France was, as for many other authors at that time, a refuge and the beginning of a second stage on the life and literary career of Milan Kundera. Died this Wednesday in Paris, he emigrated from his native country, the Czech Republic, in 1975, when he had already suffered reprisals, censorship and had been expelled from the Communist Party, where he had been a member. The Berlin Wall had not yet fallen and it was a time when the French intelligentsia still viewed socialist revolutions with romantic eyes. Kundera always defended that all those small countries of Central Europe would survive if the influence of their culture and their letters remained.
He activism against the communist regime and his exile they marked what has probably been the most important stage of his life and work. France was not only his second homeland, it was where he lived for 48 years, it was where he was able to freely develop his pen, to the point that he chose French as his writing language, many years later.

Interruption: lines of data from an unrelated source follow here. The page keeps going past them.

--- config.mk ---
export PLATFORM = sky130hd
export DESIGN_NAME = psum_sfu
export DESIGN_NICKNAME = d
export VERILOG_FILES = /design/src/rtl/psum_sfu.sv
export SDC_FILE = /design/constraint.sdc
export NUM_CORES = 1
export LEC_CHECK = 0
export CAP_MARGIN = 30
export CORE_ASPECT_RATIO = 0.7
export CORE_UTILIZATION = 41
export CTS_BUF_LIST = sky130_fd_sc_hd__clkbuf_8
export DETAILED_ROUTE_END_ITERATION = 10
export GPL_ROUTABILITY_DRIVEN = 0
export PLACE_DENSITY = 0.67
export SKIP_LAST_GASP = 1
export SYNTH_ARGS = -nofsm -noshare
export SYNTH_HDL_FRONTEND = slang
export SYNTH_SLANG_ARGS = --single-unit
--- constraint.sdc ---
create_clock -name clk -period 4.6 [get_ports clk]
set_input_delay 0.46 -clock clk [delete_from_list [all_inputs] [get_ports clk]]
set_output_delay 0.46 -clock clk [all_outputs]
set_load 0.05 [all_outputs]
--- src/rtl/psum_sfu.sv ---
// Psum accumulator: pass 0 writes the vector 1 cycle after accepting it; later passes read, add and write over 3 cycles.
// in_ready is high only in ACCEPT/WRITE, and no state advances while in_valid is low.
module psum_sfu #(
  parameter int COL     = 8,
  parameter int PSUM_BW = 16,
  parameter int ADDR_W  = 11,
  parameter int PASS_W  = 4,
  parameter int SAT     = 1
) (
  input  logic                     clk,
  input  logic                     reset,
  input  logic                     start,
  input  logic [ADDR_W-1:0]        base_addr,
  input  logic [ADDR_W:0]          num_vec,
  input  logic [PASS_W-1:0]        num_pass,
  input  logic                     relu_en,
  input  logic                     in_valid,
  output logic                     in_ready,
  input  logic [COL*PSUM_BW-1:0]   in_data,
  output logic                     mem_cen,
  output logic                     mem_wen,
  output logic [ADDR_W-1:0]        mem_addr,
  output logic [COL*PSUM_BW-1:0]   mem_d,
  input  logic [COL*PSUM_BW-1:0]   mem_q,
  output logic                     out_valid,
  output logic [COL*PSUM_BW-1:0]   out_data,
  output logic                     busy,
  output logic                     done
);

  localparam int VW = COL * PSUM_BW;
  localparam logic [ADDR_W:0]        ONE_V = {{ADDR_W{1'b0}}, 1'b1};
  localparam logic [PASS_W-1:0]      ONE_P = {{(PASS_W-1){1'b0}}, 1'b1};
  localparam logic [PSUM_BW-1:0]     SMAX  = {1'b0, {(PSUM_BW-1){1'b1}}};
  localparam logic [PSUM_BW-1:0]     SMIN  = {1'b1, {(PSUM_BW-1){1'b0}}};

  typedef enum logic [2:0] {IDLE, ACCEPT, READ, ADD, WRITE, DONE} state_t;

  state_t              state, nxt;
  logic [ADDR_W-1:0]   base_q;
  logic [ADDR_W:0]     num_vec_q, vec_cnt;
  logic [PASS_W-1:0]   num_pass_q, pass_cnt;
  logic                relu_q, fin_lat, last_lat, last_nxt;
  logic [VW-1:0]       in_lat;

  logic                xfer, vec_end, fin_pass, last_xfer, cfg_empty;
  logic [ADDR_W-1:0]   xfer_addr;
  logic [VW-1:0]       wr0_vec, sum_vec;

  function automatic logic [VW-1:0] relu_vec(input logic [VW-1:0] v, input logic en);
    logic [VW-1:0] r;
    r = v;
    for (int c = 0; c < COL; c++) begin
      if (en && v[c*PSUM_BW + PSUM_BW-1]) r[c*PSUM_BW +: PSUM_BW] = '0;
    end
    return r;
  endfunction

  // One guard bit per channel exposes signed overflow for the clamp.
  function automatic logic [VW-1:0] add_vec(input logic [VW-1:0] a, input logic [VW-1:0] b);
    logic [VW-1:0]      r;
    logic [PSUM_BW:0]   s;
    r = '0;
    for (int c = 0; c < COL; c++) begin
      s = {a[c*PSUM_BW + PSUM_BW-1], a[c*PSUM_BW +: PSUM_BW]} +
          {b[c*PSUM_BW + PSUM_BW-1], b[c*PSUM_BW +: PSUM_BW]};
      if (SAT != 0 && s[PSUM_BW] != s[PSUM_BW-1])
        r[c*PSUM_BW +: PSUM_BW] = s[PSUM_BW] ? SMIN : SMAX;
      else
        r[c*PSUM_BW +: PSUM_BW] = s[PSUM_BW-1:0];
    end
    return r;
  endfunction

  assign xfer      = in_valid & in_ready;
  assign vec_end   = (vec_cnt == num_vec_q - ONE_V);
  assign fin_pass  = (pass_cnt == num_pass_q - ONE_P);
  assign last_xfer = vec_end & fin_pass;
  assign cfg_empty = (num_vec == '0) || (num_pass == '0);
  assign xfer_addr = base_q + vec_cnt[ADDR_W-1:0];
  assign wr0_vec   = relu_vec(in_data, fin_pass & relu_q);
  assign sum_vec   = relu_vec(add_vec(mem_q, in_lat), fin_lat & relu_q);

  always_comb begin
    nxt = state;
    case (state)
      IDLE:    if (start) nxt = cfg_empty ? DONE : ACCEPT;
      ACCEPT:  if (xfer) begin
                 if (pass_cnt != '0) nxt = READ;
                 else if (last_xfer) nxt = WRITE;
               end
      READ:    nxt = ADD;
      ADD:     nxt = WRITE;
      WRITE:   if (last_lat) nxt = DONE;
               else if (xfer) nxt = READ;
      DONE:    nxt = IDLE;
      default: nxt = IDLE;
    endcase
  end

  always_comb begin
    last_nxt = last_lat;
    if (state == IDLE && start) last_nxt = 1'b0;
    else if (xfer) last_nxt = last_xfer;
  end

  always_ff @(posedge clk or negedge reset) begin
    if (!reset) begin
      state      <= IDLE;
      base_q     <= '0;
      num_vec_q  <= '0;
      num_pass_q <= '0;
      relu_q     <= 1'b0;
      vec_cnt    <= '0;
      pass_cnt   <= '0;
      fin_lat    <= 1'b0;
      last_lat   <= 1'b0;
      in_lat     <= '0;
      busy       <= 1'b0;
      done       <= 1'b0;
      in_ready   <= 1'b0;
      out_valid  <= 1'b0;
      out_data   <= '0;
      mem_cen    <= 1'b1;
      mem_wen    <= 1'b1;
      mem_addr   <= '0;
      mem_d      <= '0;
    end else begin
      state     <= nxt;
      busy      <= (nxt != IDLE);
      done      <= (nxt == DONE);
      in_ready  <= (nxt == ACCEPT) || (nxt == WRITE && !last_nxt);
      last_lat  <= last_nxt;
      mem_cen   <= 1'b1;
      mem_wen   <= 1'b1;
      out_valid <= 1'b0;

      if (state == IDLE && start) begin
        base_q     <= base_addr;
        num_vec_q  <= num_vec;
        num_pass_q <= num_pass;
        relu_q     <= relu_en;
        vec_cnt    <= '0;
        pass_cnt   <= '0;
      end

      if (xfer) begin
        mem_cen  <= 1'b0;
        mem_addr <= xfer_addr;
        fin_lat  <= fin_pass;
        vec_cnt  <= vec_end ? '0 : vec_cnt + ONE_V;
        if (vec_end) pass_cnt <= pass_cnt + ONE_P;
        // Pass 0 has nothing to accumulate: write straight through.
        if (pass_cnt == '0) begin
          mem_wen   <= 1'b0;
          mem_d     <= wr0_vec;
          out_valid <= fin_pass;
          if (fin_pass) out_data <= wr0_vec;
        end else begin
          in_lat <= in_data;
        end
      end

      if (state == ADD) begin
        mem_cen   <= 1'b0;
        mem_wen   <= 1'b0;
        mem_d     <= sum_vec;
        out_valid <= fin_lat;
        if (fin_lat) out_data <= sum_vec;
      end
    end
  end

endmodule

In this convulsive context of the late 1970s, France gives Kundera the place that he has not been able to find in his country, with which he always had a conflictive relationship: he lost his nationality, it was restored years later, when he already had the gala. He was even accused of having betrayed a dissident to the communist police.

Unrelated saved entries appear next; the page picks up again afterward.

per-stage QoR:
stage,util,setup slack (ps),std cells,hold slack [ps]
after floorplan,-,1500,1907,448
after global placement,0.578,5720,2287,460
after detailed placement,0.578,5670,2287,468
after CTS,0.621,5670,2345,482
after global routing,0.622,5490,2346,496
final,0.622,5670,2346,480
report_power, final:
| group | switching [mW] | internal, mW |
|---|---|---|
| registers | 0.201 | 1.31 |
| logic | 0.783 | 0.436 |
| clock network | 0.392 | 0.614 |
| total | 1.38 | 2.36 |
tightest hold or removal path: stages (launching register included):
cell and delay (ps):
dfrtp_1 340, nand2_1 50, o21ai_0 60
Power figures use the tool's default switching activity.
File: src/rtl/control.sv
// rtl/control.sv - shared arbitration types, defaults and requester indices
//
// Contents:
//   arb_state_e      : bus arbiter FSM states
//   ARB_NUM_REQ_DEF  : default requester count (from `ARB_NUM_REQ)
//   ARB_TIMEOUT_DEF  : default watchdog limit in BUSY cycles (from `ARB_TIMEOUT)
//   REQ_*            : fixed requester slot assignments on the system bus

`ifndef ARB_NUM_REQ
`define ARB_NUM_REQ 4
`endif

`ifndef ARB_TIMEOUT
`define ARB_TIMEOUT 15
`endif

package control;

  typedef enum logic [1:0] {
    ARB_IDLE = 2'd0,
    ARB_BUSY = 2'd1,
    ARB_TURN = 2'd2
  } arb_state_e;

  localparam int ARB_NUM_REQ_DEF = `ARB_NUM_REQ;
  localparam int ARB_TIMEOUT_DEF = `ARB_TIMEOUT;

  localparam int REQ_MEM = 0;
  localparam int REQ_ALU = 1;
  localparam int REQ_REG = 2;
  localparam int REQ_IO  = 3;

endpackage

File: src/rtl/rr_picker.sv
// rtl/rr_picker.sv - combinational round-robin winner selection
//
// Ports:
//   req    in  NUM_REQ : request vector
//   ptr    in  IDX_W   : index with highest priority this round
//   valid  out 1       : at least one request asserted
//   winner out IDX_W   : first asserted request at or above ptr, wrapping

module rr_picker #(
  parameter int NUM_REQ = 4,
  parameter int IDX_W   = $clog2(NUM_REQ)
) (
  input  logic [NUM_REQ-1:0] req,
  input  logic [IDX_W-1:0]   ptr,
  output logic               valid,
  output logic [IDX_W-1:0]   winner
);

  localparam logic [IDX_W:0] N_EXT = (IDX_W+1)'(NUM_REQ);

  logic [NUM_REQ-1:0] rotated;
  logic [IDX_W-1:0]   first_off;
  logic [IDX_W:0]     sum;

  // Rotate so that bit 0 is the requester at ptr; the doubled copy supplies
  // the wrapped-around upper requesters.
  assign rotated = NUM_REQ'({req, req} >> ptr);
  assign valid   = |rotated;

  // Descending scan: the last hit is the nearest offset from ptr.
  always_comb begin
    first_off = '0;
    for (int off = NUM_REQ - 1; off >= 0; off--) begin
      if (rotated[off]) begin
        first_off = IDX_W'(off);
      end
    end
  end

  assign sum    = {1'b0, ptr} + {1'b0, first_off};
  assign winner = (sum >= N_EXT) ? IDX_W'(sum - N_EXT) : sum[IDX_W-1:0];

endmodule
File: src/rtl/vx_ff_arbiter_pkg.sv
`default_nettype none
// ============================================================================
// Module      : vx_ff_arbiter_pkg
// Description : Shared helpers for the round-robin arbiter. It provides the
//               index-width function that sizes the grant index and the
//               round-robin pointer.
// Revision    : 1.0 - initial release
// ============================================================================
package vx_ff_arbiter_pkg;

    // Index width for n requesters. A single requester still needs one bit,
    // so that the index ports never collapse to zero width.
    function automatic int sel_width(input int n);
        return (n > 1) ? $clog2(n) : 1;
    endfunction

endpackage
`default_nettype wire

File: src/rtl/vx_ff_arbiter_find_first.sv
`default_nettype none
// ============================================================================
// Module      : vx_ff_arbiter_find_first
// Description : Lowest-index priority picker. It returns the payload of the
//               lowest set valid bit. The arbiter uses it with index payloads
//               to locate the winning requester.
// Ports       : valid_i [N]         - candidate valid bits
//               data_i  [N*DATAW]   - per-candidate payload, slot 0 in LSBs
//               data_o  [DATAW]     - payload of lowest set candidate (0 if none)
//               valid_o             - any candidate set
// Revision    : 1.0 - initial release
// ============================================================================
module vx_ff_arbiter_find_first #(
    parameter int N     = 4,
    parameter int DATAW = 2
) (
    input  logic [N-1:0]       valid_i,
    input  logic [N*DATAW-1:0] data_i,
    output logic [DATAW-1:0]   data_o,
    output logic               valid_o
);

    // Scan from the top down so that the lowest set index is written last and
    // therefore wins.
    always_comb begin
        data_o = '0;
        for (int i = N - 1; i >= 0; i--) begin
            if (valid_i[i]) begin
                data_o = data_i[i*DATAW +: DATAW];
            end
        end
    end

    assign valid_o = |valid_i;

endmodule
`default_nettype wire

File: src/rtl/vx_ff_arbiter.sv
`default_nettype none
// ============================================================================
// Module      : vx_ff_arbiter
// Description : Round-robin arbiter with a registered (full-flop) output
//               stage. The requester after the most recent grant has the
//               highest priority, and the search wraps around. A winner is
//               loaded whenever the output register is empty or is being
//               drained in the same cycle.
// Ports       : clk        - clock, rising edge
//               reset_n    - asynchronous active-low reset
//               valid_in   [NUM_REQS]       - per-requester request
//               data_in    [NUM_REQS*DATAW] - per-requester payload, req 0 in LSBs
//               ready_in   [NUM_REQS]       - one-hot accept to the winner
//               valid_out  - output register holds a grant
//               data_out   [DATAW]          - granted payload
//               sel_out    [SEL_W]          - granted requester index
//               ready_out  - downstream accept
// Revision    : 1.0 - initial release
// ============================================================================
module vx_ff_arbiter
    import vx_ff_arbiter_pkg::*;
#(
    parameter int NUM_REQS = 4,
    parameter int DATAW    = 32,
    localparam int SEL_W   = sel_width(NUM_REQS)
) (
    input  logic                      clk,
    input  logic                      reset_n,
    input  logic [NUM_REQS-1:0]       valid_in,
    input  logic [NUM_REQS*DATAW-1:0] data_in,
    output logic [NUM_REQS-1:0]       ready_in,
    output logic                      valid_out,
    output logic [DATAW-1:0]          data_out,
    output logic [SEL_W-1:0]          sel_out,
    input  logic                      ready_out
);

    localparam logic [SEL_W-1:0] c_LAST_RST = SEL_W'(NUM_REQS - 1);

    logic [SEL_W-1:0] last_q, last_d;
    logic [SEL_W-1:0] sel_q,  sel_d;
    logic [DATAW-1:0] data_q, data_d;
    logic             valid_q, valid_d;

    logic [NUM_REQS-1:0]       w_masked;
    logic [NUM_REQS*SEL_W-1:0] w_idx_tab;
    logic [SEL_W-1:0]          w_masked_idx, w_first_idx, w_winner;
    logic                      w_masked_any, w_any;
    logic                      w_load;
    logic [DATAW-1:0]          w_payload;

    // Requesters above the last grant form the high-priority window. The
    // index table is the payload that the find-first pickers carry.
    for (genvar i = 0; i < NUM_REQS; i++) begin : g_req
        assign w_masked[i]                   = valid_in[i] & (SEL_W'(i) > last_q);
        assign w_idx_tab[i*SEL_W +: SEL_W]   = SEL_W'(i);
        // Gated by reset_n so that nothing is accepted while reset is held.
        assign ready_in[i] = reset_n & w_load & (w_winner == SEL_W'(i));
    end

    vx_ff_arbiter_find_first #(
        .N     (NUM_REQS),
        .DATAW (SEL_W)
    ) u_ff_masked (
        .valid_i (w_masked),
        .data_i  (w_idx_tab),
        .data_o  (w_masked_idx),
        .valid_o (w_masked_any)
    );

    vx_ff_arbiter_find_first #(
        .N     (NUM_REQS),
        .DATAW (SEL_W)
    ) u_ff_all (
        .valid_i (valid_in),
        .data_i  (w_idx_tab),
        .data_o  (w_first_idx),
        .valid_o (w_any)
    );

    // An empty window means that the pointer sits at or past every active
    // requester, so the search wraps to the lowest active index.
    assign w_winner = w_masked_any ? w_masked_idx : w_first_idx;
    assign w_load   = w_any & (~valid_q | ready_out);

    // Payload mux, indexed by the winner.
    always_comb begin
        w_payload = '0;
        for (int i = 0; i < NUM_REQS; i++) begin
            if (w_winner == SEL_W'(i)) begin
                w_payload = data_in[i*DATAW +: DATAW];
            end
        end
    end

    always_comb begin
        last_d  = last_q;
        sel_d   = sel_q;
        data_d  = data_q;
        valid_d = valid_q;
        if (w_load) begin
            last_d  = w_winner;
            sel_d   = w_winner;
            data_d  = w_payload;
            valid_d = 1'b1;
        end else if (valid_q && ready_out) begin
            valid_d = 1'b0;
        end
    end

    always_ff @(posedge clk or negedge reset_n) begin
        if (!reset_n) begin
            last_q  <= c_LAST_RST;
            sel_q   <= '0;
            data_q  <= '0;
            valid_q <= 1'b0;
        end else begin
            last_q  <= last_d;
            sel_q   <= sel_d;
            data_q  <= data_d;
            valid_q <= valid_d;
        end
    end

    // The outputs come straight from flops, so ready_out has no
    // combinational path to valid_out or data_out.
    assign valid_out = valid_q;
    assign data_out  = data_q;
    assign sel_out   = sel_q;

endmodule
`default_nettype wire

Critical of communism, before going into exile he was first expelled from the Party and later suffered reprisals, especially after the outbreak of the Prague Spring in 1968. In France he lived, first in Rennes, then in Paris. It is, in fact, where he publishes some of his best-known works, including The Unbearable Lightness of Being.
In the 1980s, when French intellectuals of the time were leaving behind, or at least debating, the role of a more multicultural France, Kundera addressed the need for a national identity. The socialist François Mitterrand had just come to power.